L'ex-Premier ministre met l'échec du vaste projet éminemment social sur le dos de ceux qui ont eu à le gérer juste après son départ de la primature.

Lancé avec pompe par l'ancien président de la République, Joseph Kabila, le parc agro industriel de Bukanga Lonzo, érigé dans la province de Kwango, a fait long feu. Tous les bienfaits dont on a fait miroiter la population en termes d'autosuffisance alimentaire se sont révélés de la poudre aux yeux. Aujourd'hui, cet ouvrage qui incarnait l'espoir de tout un peuple est à l'arrêt après avoir englouti des fonds énormes. Près de cent-cinquante millions de dollars partis en fumée ! Ce montant représente le coût global de l'investissement tel que matérialisé par le contrat de gré à gré signé sous le Premier ministre, Matata Ponyo, avec la firme Africom commodities Ltd.

Sujet aux spéculations sur sa gestion de ce dossier, l'ex-Premier ministre a profité de la tribune qui lui a été offerte, le 20 septembre, par la plate-forme « Investir pour un Congo émergent », pour répliquer et donner sa version des faits. C'était dans la salle Show buzz à Kinshasa alors qu'il déroulait sur le thème « Leadership et bonne gouvernance ».

D'emblée, Augustin Matata Ponyo s'est plaint du fait que ce grand projet social n'a pas résisté à l'épreuve du temps. Il a fallu qu'il quitte ses fonctions de Premier ministre pour qu'on en parle plus. Un échec qu'il met sur le dos de ceux qui l'ont succédé à la primature. « Ce fut un projet d'une importance vitale pour les Congolais en général. Il a même servi d'inspiration pour d'autres pays africains. Je regrette qu'il soit négligé aujourd'hui », a-t-il indiqué.
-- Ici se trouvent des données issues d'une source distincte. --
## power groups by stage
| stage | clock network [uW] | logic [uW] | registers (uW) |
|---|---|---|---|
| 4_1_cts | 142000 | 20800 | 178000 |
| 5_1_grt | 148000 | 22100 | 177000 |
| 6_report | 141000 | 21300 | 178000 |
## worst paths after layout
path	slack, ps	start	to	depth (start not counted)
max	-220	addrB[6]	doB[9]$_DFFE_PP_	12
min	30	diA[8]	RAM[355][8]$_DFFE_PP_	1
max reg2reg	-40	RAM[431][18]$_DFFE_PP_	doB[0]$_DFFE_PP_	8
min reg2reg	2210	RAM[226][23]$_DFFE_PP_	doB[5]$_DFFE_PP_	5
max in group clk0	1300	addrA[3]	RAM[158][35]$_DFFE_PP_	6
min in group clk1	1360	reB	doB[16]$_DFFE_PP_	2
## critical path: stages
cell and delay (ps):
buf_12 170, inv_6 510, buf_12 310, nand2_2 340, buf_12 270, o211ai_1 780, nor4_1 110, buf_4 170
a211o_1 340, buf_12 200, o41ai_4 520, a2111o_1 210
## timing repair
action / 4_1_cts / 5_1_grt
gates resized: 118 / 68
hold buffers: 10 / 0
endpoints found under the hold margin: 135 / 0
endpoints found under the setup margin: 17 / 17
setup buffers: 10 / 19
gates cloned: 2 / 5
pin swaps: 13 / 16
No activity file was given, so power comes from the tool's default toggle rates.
==> design/flow/design.v <==
module MC68000 (CLK, D, A, LDS, FC2, FC1, FC0, AS, UDS, RW, RESET, DTACK, IPL2, IPL1, IPL0, IRESET, PC) ;
input CLK ;
input DTACK ;
input IPL0 ;
input IPL1 ;
input IPL2 ;
input IRESET ;
output [2:0] PC ;
output [15:0] D ;
output [23:1] A ;
output LDS ;
output FC2 ;
output FC1 ;
output FC0 ;
output AS ;
output UDS ;
output RW ;
output RESET ;
reg [7:0] Mem [7:0];
reg [2:0] PC;
reg LDS, UDS, RW, RESET, FC2, FC1, FC0, AS;
reg [15:0] D;
reg [23:1] A;
always @(negedge CLK)
  begin
  #1 Mem[0] = 8'b00000010;
  #1 Mem[1] = 8'b00000110;
  #1 Mem[2] = 8'b00001110;
  #1 Mem[3] = 8'b00011110;
  #1 Mem[4] = 8'b00111110;
  #1 Mem[5] = 8'b01111110;
  #1 Mem[6] = 8'b11111110;
  #1 Mem[7] = 8'b11111100;
  LDS = 1'b0;		 
  UDS = 1'b1;		 
  RW = 1'b0;
  if (IRESET == 1'b1)
    begin
    RESET = 0;		 
    PC = 3'b000;
    D[15:0] = 16'b0;
    A[23:1] = 23'b0;
    end
  else
    begin
    if ((IPL2 == 1'b1) && (IPL1 == 1'b1))	 
      begin
      if (IPL0 == 1'b1)
        begin
        PC = 3'b000;	 
        FC2 = 1'b1;		 
        FC1 = 1'b1;		 
        FC0 = 1'b1;		 
        AS = 1'b1;
        A[23:22] = 2'b11;			 
        end
      if (IPL0 == 1'b0)
        begin
        FC2 = 1'b1;		 
        FC1 = 1'b1;		 
        FC0 = 1'b1;		 
        AS = 1'b1;
        A[23:22] = 2'b11;			 
        end
      end
    else
      begin
      if (DTACK == 1'b1)			 
        begin
        D[7:0] = Mem[PC];
        D[15:8] = Mem[PC];
        A[5:1] = 5'b00001;		 
        A[21:6] = 16'h0378;		 
        A[23:22] = 2'b00;			 
        PC = PC +1;      
        end
      else 
        begin
        D[15:0] = 16'b0;
        A[23:1] = 23'b0;
        end
      end
    end
  end
endmodule
### flow/config.mk
export PLATFORM = sky130hd
export DESIGN_NAME = mpc106fsm
export DESIGN_NICKNAME = mpc106fsm
export VERILOG_FILES = /design/flow/design.v
export SDC_FILE = /design/flow/constraint.sdc
export NUM_CORES = 4
export LEC_CHECK = 1
export CORE_AREA = 10 10 96 96
export DIE_AREA = 0 0 106 106
### flow/constraint.sdc
current_design mpc106fsm

set clk_period 2.3
set clk_io_pct 0.2

create_clock -name clk0 -period $clk_period [get_ports {CLK}]

set non_clock_inputs [all_inputs -no_clocks]
set_input_delay [expr $clk_period * $clk_io_pct] -clock clk0 $non_clock_inputs
set_output_delay [expr $clk_period * $clk_io_pct] -clock clk0 [all_outputs]
==> flow/design.v <==
`timescale 1ns / 1ps
module powerpcfsm (AACK, ARTRY, A, BG, BR, CLK, DBG, DH, DL, TA, TBST, TS, TSIZ, TT, WT);
input   AACK;
input   BG;
input   CLK;
input   DBG;
input   TA;
output  BR;
output  WT;
input   ARTRY;
output   [0:31]A;
input   [0:31]DH;
output  [0:31]DL;
output  TBST;
output  TS;
output  [0:2]TSIZ;
inout   [0:4]TT;
wire    AACK;
tri     ARTRY;
reg     ino_ARTRY;
tri     [0:31]A;
reg     [0:31]ino_A;
wire    BG;
reg     BR;
wire    CLK;
wire    DBG;
tri     [0:31]DH;
reg     [0:31]ino_DH;
tri     [0:31]DL;
reg     [0:31]ino_DL;
wire    TA;
tri     TBST;
reg     ino_TBST;
tri     TS;
reg     ino_TS;
tri     [0:2]TSIZ;
reg     [0:2]ino_TSIZ;
tri     [0:4]TT;
reg     [0:4]ino_TT;
reg     WT;
reg [2:0]CurrState_Sreg0, NextState_Sreg0;
reg  [0:4]Trans;
always @ (TBST or TSIZ or ARTRY or BG or DBG or CurrState_Sreg0)
begin: Sreg0_NextState
	NextState_Sreg0 <= CurrState_Sreg0;
	case (CurrState_Sreg0)	// synopsys parallel_case full_case
		3'b000:
		begin
			BR <= 0;
			ino_A <= "ZZZZZZZZZZZZZZZZZZZZZZZZZZZZZZZZ";
			ino_DH <= "ZZZZZZZZZZZZZZZZZZZZZZZZZZZZZZZZ";
			ino_TT <= "ZZZZZ";
			ino_TBST <= TBST;
			ino_TSIZ <= TSIZ;
			ino_TS <= 1;
			ino_ARTRY <= ARTRY;
			if (BG == 0)
				NextState_Sreg0 <= 3'b011;
			else if (BG != 0)
				NextState_Sreg0 <= 3'b000;
		end
		3'b001:
		begin
			ino_DH <= "ZZZZZZZZZZZZZZZZZZZZZZZZZZZZZZZZ";
			BR <= "Z";
			NextState_Sreg0 <= 3'b010;
		end
		3'b010:
		begin
			BR <= "Z";
			ino_A <= "ZZZZZZZZZZZZZZZZZZZZZZZZZZZZZZZZ";
			ino_DH <= "ZZZZZZZZZZZZZZZZZZZZZZZZZZZZZZZZ";
			ino_TT <= "ZZZZZ";
			NextState_Sreg0 <= 3'b000;
		end
		3'b011:
		begin
			Trans = "00010";
			BR <= 1;
			ino_TS <= 0;
			ino_A <= "10101010101010101010101010101000";
			ino_DH <= "ZZZZZZZZZZZZZZZZZZZZZZZZZZZZZZZZ";
			ino_TT <= "00010";
			ino_TBST <= 1;
			ino_TSIZ <= "001";
			WT <= 0;
			if (DBG != 0)
			begin
				NextState_Sreg0 <= 3'b001;
				BR <= 0;
				ino_TS <= 0;
			end
			else if (DBG == 0)
			begin
				NextState_Sreg0 <= 3'b100;
				BR <= 0;
				ino_TS <= 0;
			end
		end
		3'b100:
		begin
			ino_DH <= "10101010000000000000000000000000";
			BR <= "Z";
			NextState_Sreg0 <= 3'b010;
		end
	endcase
end
always @ (posedge CLK)
begin: Sreg0_CurrentState
	CurrState_Sreg0 <= NextState_Sreg0;
end
initial CurrState_Sreg0 = 3'b010;
assign A = ino_A;
assign DH = ino_DH;
assign TT = ino_TT;
assign TBST = ino_TBST;
assign TSIZ = ino_TSIZ;
assign TS = ino_TS;
assign ARTRY = ino_ARTRY;
endmodule
==> flow/run.sh <==
#!/bin/bash
# OpenROAD 26Q1-2900-gdf79404cd8, Yosys 0.63+post, stock flow scripts
make -C /OpenROAD-flow-scripts/flow DESIGN_CONFIG=/design/flow/config.mk WORK_HOME=/design/flow/orfs finish
==> flow/config.mk <==
export PLATFORM = sky130hd
export DESIGN_NAME = powerpcfsm
export DESIGN_NICKNAME = powerpcfsm
export VERILOG_FILES = /design/flow/design.v
export SDC_FILE = /design/flow/constraint.sdc
export NUM_CORES = 4
export LEC_CHECK = 1
export CORE_AREA = 10 10 70 70
export DIE_AREA = 0 0 80 80
==> flow/constraint.sdc <==
current_design powerpcfsm

set clk_period 2.1
set clk_io_pct 0.2

create_clock -name clk0 -period $clk_period [get_ports {CLK}]

set non_clock_inputs [all_inputs -no_clocks]
set_input_delay [expr $clk_period * $clk_io_pct] -clock clk0 $non_clock_inputs
set_output_delay [expr $clk_period * $clk_io_pct] -clock clk0 [all_outputs]
==> qor.csv <==
stage,metric,value,unit
status,status,did not finish,
status,haltStage,clock tree synthesis (4_1_cts),
status,firstError,"[error] [KeplerFormal.cpp:679] Workflow failed: Iso has multiple drivers: .TT3, TT[3]$_DLATCH_N_.Q0",
floorplan,fp.dieH,80,um
floorplan,io_pins,114,
floorplan,rows,21,
synth,yosysUniqueCellTypes,19,
synth,synth_flop_count,6,
synth,postSynthAreaPerCell,8.28,um^2
synth,ys_cells,99,
clock_network,h-tree-depth,1,
clock_network,post_cts_buffers,0,
synth,synth_area,820,um^2
floorplan,die_width,80,um
clock_network,cts_hold_buf,0,
clock_network,clockBufferDepth,2,
timing,unclocked_regs,3,
timing,untimed_endpoints,10,
synth,synth_cells,99,
synth,ys_warn_count,35,
place,dp.cells,144,
clock_network,root_buffer,clkbuf_4,
place,place_congestion,0.772,
place,dp_hpwl,1300,um
synth,yosys_area,820,um^2
floorplan,fp_util,0.240,
clock_network,cts_buffers,3,
clock_network,cts_resized,0,
place,portBuffers,20,
synthesized netlist by cell type, drive strengths merged:
library cell | count | area (um^2)
a21o | 1 | 7.51
edfxtp | 3 | 90.1
xnor2 | 2 | 17.5
nor2 | 1 | 6.26
o21ai | 2 | 10.0
a31oi | 1 | 6.26
nand2 | 1 | 6.26
and3b | 1 | 8.76
a21oi | 1 | 5.00
conb | 2 | 7.51
dlxtn | 3 | 45.0
nor3 | 1 | 5.00
inv | 2 | 7.51
nor2b | 1 | 13.8
nand2b | 1 | 6.26
buf | 75 | 571
o22ai | 1 | 6.26
per-stage QoR:
| step | total power [uW] | worst slack [ns] | instance area, um^2 | util |
|---|---|---|---|---|
| after global placement | 607 | 0.541 | 709 | 0.208 |
| after detailed placement | 499 | 0.518 | 709 | 0.208 |
| after floorplan | 522 | 0.972 | 1020 | - |
logic make-up after synthesis:
family / count (synthesis) / share of synthesized area
buf+inv: 77 / 0.705
compound gates: 6 / 0.0427
simple gates: 6 / 0.0565
flops: 3 / 0.110
latches: 3 / 0.0550
xor+xnor: 2 / 0.0214
other cells: 2 / 0.00916
Power and IR drop assume default switching activity.
### flow/constraint.sdc
current_design MUX

set clk_period 1.0
set clk_io_pct 0.2

create_clock -name clk0 -period $clk_period

set non_clock_inputs [all_inputs -no_clocks]
set_input_delay [expr $clk_period * $clk_io_pct] -clock clk0 $non_clock_inputs
set_output_delay [expr $clk_period * $clk_io_pct] -clock clk0 [all_outputs]
### flow/run.sh
#!/bin/bash
# OpenROAD 26Q1-2900-gdf79404cd8, Yosys 0.63+post, stock flow scripts
make -C /OpenROAD-flow-scripts/flow DESIGN_CONFIG=/design/flow/config.mk WORK_HOME=/design/flow/orfs finish
### flow/config.mk
export PLATFORM = sky130hd
export DESIGN_NAME = MUX
export DESIGN_NICKNAME = MUX
export VERILOG_FILES = /design/flow/design.v
export SDC_FILE = /design/flow/constraint.sdc
export NUM_CORES = 4
export LEC_CHECK = 1
export CORE_AREA = 10 10 731 731
export DIE_AREA = 0 0 741 741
« Bukanga Lokonzo n'a pas été une ferme, parce que les gens ont tendance à confondre. C'est un projet agro-industriel. Laissez-moi vous dire que l'exemple de Bukanga Lonzo a déjà été copié par d'autres pays mais qui sont en train de le finaliser. Moi, je n'étais plus au gouvernement. Un expert d'une institution internationale est venu me chercher pour me dire qu'il ne comprenait pas pourquoi ce projet qui devait servir de modèle dans l'Afrique subsaharienne était étouffé de cette manière (... ). Etant un projet, ça ne pouvait s'arrêter avec le départ d'une personne. Ça ne peut pas être combattu comme si c'était un projet d'une personne ».
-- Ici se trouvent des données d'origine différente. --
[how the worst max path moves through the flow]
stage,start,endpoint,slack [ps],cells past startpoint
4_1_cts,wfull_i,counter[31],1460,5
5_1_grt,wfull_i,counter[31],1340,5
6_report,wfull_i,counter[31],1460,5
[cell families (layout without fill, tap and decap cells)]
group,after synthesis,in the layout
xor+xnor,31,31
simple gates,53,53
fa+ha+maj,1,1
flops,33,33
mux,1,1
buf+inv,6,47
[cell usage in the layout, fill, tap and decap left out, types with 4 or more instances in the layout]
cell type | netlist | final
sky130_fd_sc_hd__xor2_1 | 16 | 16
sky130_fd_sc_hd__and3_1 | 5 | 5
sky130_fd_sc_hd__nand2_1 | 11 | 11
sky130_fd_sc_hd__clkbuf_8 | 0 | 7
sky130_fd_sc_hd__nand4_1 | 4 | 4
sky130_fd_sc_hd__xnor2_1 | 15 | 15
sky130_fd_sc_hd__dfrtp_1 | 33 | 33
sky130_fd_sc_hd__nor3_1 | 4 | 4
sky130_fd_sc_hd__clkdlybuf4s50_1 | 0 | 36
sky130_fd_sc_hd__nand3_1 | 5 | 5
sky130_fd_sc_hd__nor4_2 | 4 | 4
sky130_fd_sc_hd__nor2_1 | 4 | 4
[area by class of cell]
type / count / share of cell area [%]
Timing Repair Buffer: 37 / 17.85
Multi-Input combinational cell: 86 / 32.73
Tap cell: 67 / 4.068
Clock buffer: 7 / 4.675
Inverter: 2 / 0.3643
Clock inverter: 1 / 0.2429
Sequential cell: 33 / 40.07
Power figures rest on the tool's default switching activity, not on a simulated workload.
==> design/flow/config.mk <==
export PLATFORM = sky130hd
export DESIGN_NAME = FF
export DESIGN_NICKNAME = FF
export VERILOG_FILES = /design/flow/design.v
export SDC_FILE = /design/flow/constraint.sdc
export NUM_CORES = 4
export LEC_CHECK = 1
export CORE_AREA = 10 10 71 71
export DIE_AREA = 0 0 81 81
==> design/flow/constraint.sdc <==
current_design FF

set clk_period 1.5
set clk_io_pct 0.2

create_clock -name clk0 -period $clk_period [get_ports {Clk_CI}]

set non_clock_inputs [all_inputs -no_clocks]
set_input_delay [expr $clk_period * $clk_io_pct] -clock clk0 $non_clock_inputs
set_output_delay [expr $clk_period * $clk_io_pct] -clock clk0 [all_outputs]
==> design/flow/design.v <==
module FF
#(
  parameter DATA_WIDTH = 10    
)
(   
  input                       Clk_CI,   
  input                       Rst_RBI,  
  input                       WrEn_SI,  
  input      signed [DATA_WIDTH-1:0] D_DI,     
  output reg signed [DATA_WIDTH-1:0] Q_DO      
);
always @(posedge Clk_CI or negedge Rst_RBI)
  if(~Rst_RBI)
    Q_DO <= 0;
  else if(WrEn_SI)
    Q_DO <= D_DI;
endmodule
En fait, Matata Ponyo tente de se dédouaner de cette affaire et refuse d'y être mêlé car il n'était pas dans son exécution après avoir posé les fondamentaux. « Lorsque l'on me posera la question sur Bukanga Lonzo, je répondrai. Mais il faudra aussi que ceux qui l'ont géré après nous disent pourquoi ils ont arrêté un projet aussi important pour la population congolaise », a-t-il martelé. Il est prêt à en découdre avec ses pourfendeurs lorsque le dossier sera porté sur la place publique pour « que tout le monde sache qui est responsable de l'arrêt de ce projet aussi important ». Au-delà de tout, il pense qu'il est encore possible de relancer ce projet qui permet de produire localement ce que le pays peut importer.
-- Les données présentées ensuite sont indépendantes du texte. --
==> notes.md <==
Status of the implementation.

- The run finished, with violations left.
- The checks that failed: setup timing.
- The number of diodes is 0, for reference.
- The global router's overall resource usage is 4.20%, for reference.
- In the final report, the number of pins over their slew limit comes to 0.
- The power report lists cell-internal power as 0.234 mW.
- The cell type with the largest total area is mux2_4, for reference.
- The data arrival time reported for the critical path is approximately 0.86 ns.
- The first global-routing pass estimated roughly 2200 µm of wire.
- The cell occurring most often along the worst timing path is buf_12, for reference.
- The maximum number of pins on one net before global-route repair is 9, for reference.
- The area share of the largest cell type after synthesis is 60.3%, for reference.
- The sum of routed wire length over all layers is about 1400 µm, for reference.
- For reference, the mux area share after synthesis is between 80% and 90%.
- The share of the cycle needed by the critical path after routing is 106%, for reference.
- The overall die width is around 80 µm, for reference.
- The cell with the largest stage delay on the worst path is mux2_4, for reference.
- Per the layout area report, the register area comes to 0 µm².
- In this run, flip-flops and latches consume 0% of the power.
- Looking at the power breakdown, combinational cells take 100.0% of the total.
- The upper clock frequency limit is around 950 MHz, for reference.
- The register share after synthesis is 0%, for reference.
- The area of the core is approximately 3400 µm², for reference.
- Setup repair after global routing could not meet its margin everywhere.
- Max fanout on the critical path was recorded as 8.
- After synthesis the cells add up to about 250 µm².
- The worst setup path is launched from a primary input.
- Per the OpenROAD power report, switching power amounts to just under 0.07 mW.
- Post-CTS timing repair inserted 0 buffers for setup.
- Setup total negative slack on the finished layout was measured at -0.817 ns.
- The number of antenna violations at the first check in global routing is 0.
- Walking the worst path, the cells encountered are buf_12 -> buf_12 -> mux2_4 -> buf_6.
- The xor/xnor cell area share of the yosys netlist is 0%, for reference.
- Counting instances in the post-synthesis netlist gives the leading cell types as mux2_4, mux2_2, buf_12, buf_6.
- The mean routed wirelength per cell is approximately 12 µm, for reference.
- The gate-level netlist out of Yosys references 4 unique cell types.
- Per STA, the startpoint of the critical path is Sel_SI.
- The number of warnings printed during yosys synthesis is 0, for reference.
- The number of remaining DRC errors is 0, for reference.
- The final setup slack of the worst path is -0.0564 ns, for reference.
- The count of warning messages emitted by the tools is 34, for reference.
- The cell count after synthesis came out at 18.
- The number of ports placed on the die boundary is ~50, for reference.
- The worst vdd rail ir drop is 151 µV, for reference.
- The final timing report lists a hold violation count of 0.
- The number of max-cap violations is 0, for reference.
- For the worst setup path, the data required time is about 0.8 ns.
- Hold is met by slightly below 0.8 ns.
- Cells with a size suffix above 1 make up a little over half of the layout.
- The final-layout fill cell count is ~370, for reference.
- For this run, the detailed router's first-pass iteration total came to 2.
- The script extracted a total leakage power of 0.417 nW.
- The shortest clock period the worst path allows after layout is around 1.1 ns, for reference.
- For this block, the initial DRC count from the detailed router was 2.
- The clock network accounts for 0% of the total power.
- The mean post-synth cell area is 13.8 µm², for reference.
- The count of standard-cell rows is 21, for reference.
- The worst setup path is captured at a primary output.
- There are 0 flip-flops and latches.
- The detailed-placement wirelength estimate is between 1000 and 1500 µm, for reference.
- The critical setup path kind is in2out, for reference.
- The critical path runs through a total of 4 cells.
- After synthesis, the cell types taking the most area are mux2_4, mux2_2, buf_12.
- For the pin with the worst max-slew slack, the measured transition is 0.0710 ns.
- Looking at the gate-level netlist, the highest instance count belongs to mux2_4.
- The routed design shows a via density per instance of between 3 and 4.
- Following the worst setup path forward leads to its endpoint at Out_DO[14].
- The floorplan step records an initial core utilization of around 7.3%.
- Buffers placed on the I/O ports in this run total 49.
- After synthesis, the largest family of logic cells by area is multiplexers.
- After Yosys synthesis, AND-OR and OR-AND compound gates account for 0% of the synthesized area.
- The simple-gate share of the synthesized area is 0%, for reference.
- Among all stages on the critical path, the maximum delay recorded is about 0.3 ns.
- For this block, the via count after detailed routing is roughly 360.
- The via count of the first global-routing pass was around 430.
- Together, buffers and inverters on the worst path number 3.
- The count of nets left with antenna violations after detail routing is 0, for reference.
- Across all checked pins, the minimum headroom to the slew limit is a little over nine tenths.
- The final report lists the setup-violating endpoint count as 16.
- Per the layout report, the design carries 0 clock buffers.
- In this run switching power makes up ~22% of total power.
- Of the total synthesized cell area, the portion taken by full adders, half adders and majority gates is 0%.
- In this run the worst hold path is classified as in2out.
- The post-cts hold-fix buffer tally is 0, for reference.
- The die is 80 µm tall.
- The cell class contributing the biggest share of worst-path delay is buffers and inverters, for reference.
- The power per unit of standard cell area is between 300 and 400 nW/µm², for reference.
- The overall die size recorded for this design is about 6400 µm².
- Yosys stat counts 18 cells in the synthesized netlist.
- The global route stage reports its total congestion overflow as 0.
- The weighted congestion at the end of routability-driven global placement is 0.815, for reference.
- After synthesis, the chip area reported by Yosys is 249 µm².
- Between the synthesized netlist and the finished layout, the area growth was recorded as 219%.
<file path="flow/run.sh">
#!/bin/bash
# OpenROAD 26Q1-2900-gdf79404cd8, Yosys 0.63+post, stock flow scripts
make -C /OpenROAD-flow-scripts/flow DESIGN_CONFIG=/design/flow/config.mk WORK_HOME=/design/flow/orfs finish
</file>
<file path="flow/config.mk">
export PLATFORM = sky130hd
export DESIGN_NAME = bit_serial_adder
export DESIGN_NICKNAME = bit_serial_adder
export VERILOG_FILES = /design/flow/design.v
export SDC_FILE = /design/flow/constraint.sdc
export NUM_CORES = 4
export LEC_CHECK = 1
export CORE_AREA = 10 10 88 88
export DIE_AREA = 0 0 98 98
</file>
<file path="flow/constraint.sdc">
current_design bit_serial_adder

set clk_period 1.0
set clk_io_pct 0.2

create_clock -name clk0 -period $clk_period [get_ports {clk}]

set non_clock_inputs [all_inputs -no_clocks]
set_input_delay [expr $clk_period * $clk_io_pct] -clock clk0 $non_clock_inputs
set_output_delay [expr $clk_period * $clk_io_pct] -clock clk0 [all_outputs]
</file>
===== design/flow/design.v =====
`timescale 1ns / 1ps
module unsigned_array_mult(
input [5:0]a,
input [5:0]b,
output reg[11:0] product
    );
    integer i;
    integer j;
    integer index;
    reg temp,p,q;
    always @(*) begin
    product=0;
    for(i=0;i<=5;i=i+1)
    begin
    q=0;
    for(j=0;j<=5;j=j+1)
    begin 
    temp=a[i]&b[j];
    index=(i+j);
    {q,p}= product[index]+ temp + q;
    product[index]=p;
    end
    index=i+j;
    product[index]=q;
    end
    end   
endmodule

===== design/flow/run.sh =====
#!/bin/bash
# OpenROAD 26Q1-2900-gdf79404cd8, Yosys 0.63+post, stock flow scripts
make -C /OpenROAD-flow-scripts/flow DESIGN_CONFIG=/design/flow/config.mk WORK_HOME=/design/flow/orfs finish

===== design/flow/config.mk =====
export PLATFORM = sky130hd
export DESIGN_NAME = unsigned_array_mult
export DESIGN_NICKNAME = unsigned_array_mult
export VERILOG_FILES = /design/flow/design.v
export SDC_FILE = /design/flow/constraint.sdc
export NUM_CORES = 4
export LEC_CHECK = 1
export CORE_AREA = 10 10 88 88
export DIE_AREA = 0 0 98 98

===== design/flow/constraint.sdc =====
current_design unsigned_array_mult

set clk_period 12.2
set clk_io_pct 0.2

create_clock -name clk0 -period $clk_period

set non_clock_inputs [all_inputs -no_clocks]
set_input_delay [expr $clk_period * $clk_io_pct] -clock clk0 $non_clock_inputs
set_output_delay [expr $clk_period * $clk_io_pct] -clock clk0 [all_outputs]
Ce qui est sûr est que Bukanga Lonzo a été mal géré. Les fonds mis à sa disposition ont été dilapidés par des gestionnaires véreux. Jamais les états financiers du projet n'ont été soumis à un audit sérieux. Il est temps que la justice se saisisse de ce dossier afin que les responsabilités soient clairement établies.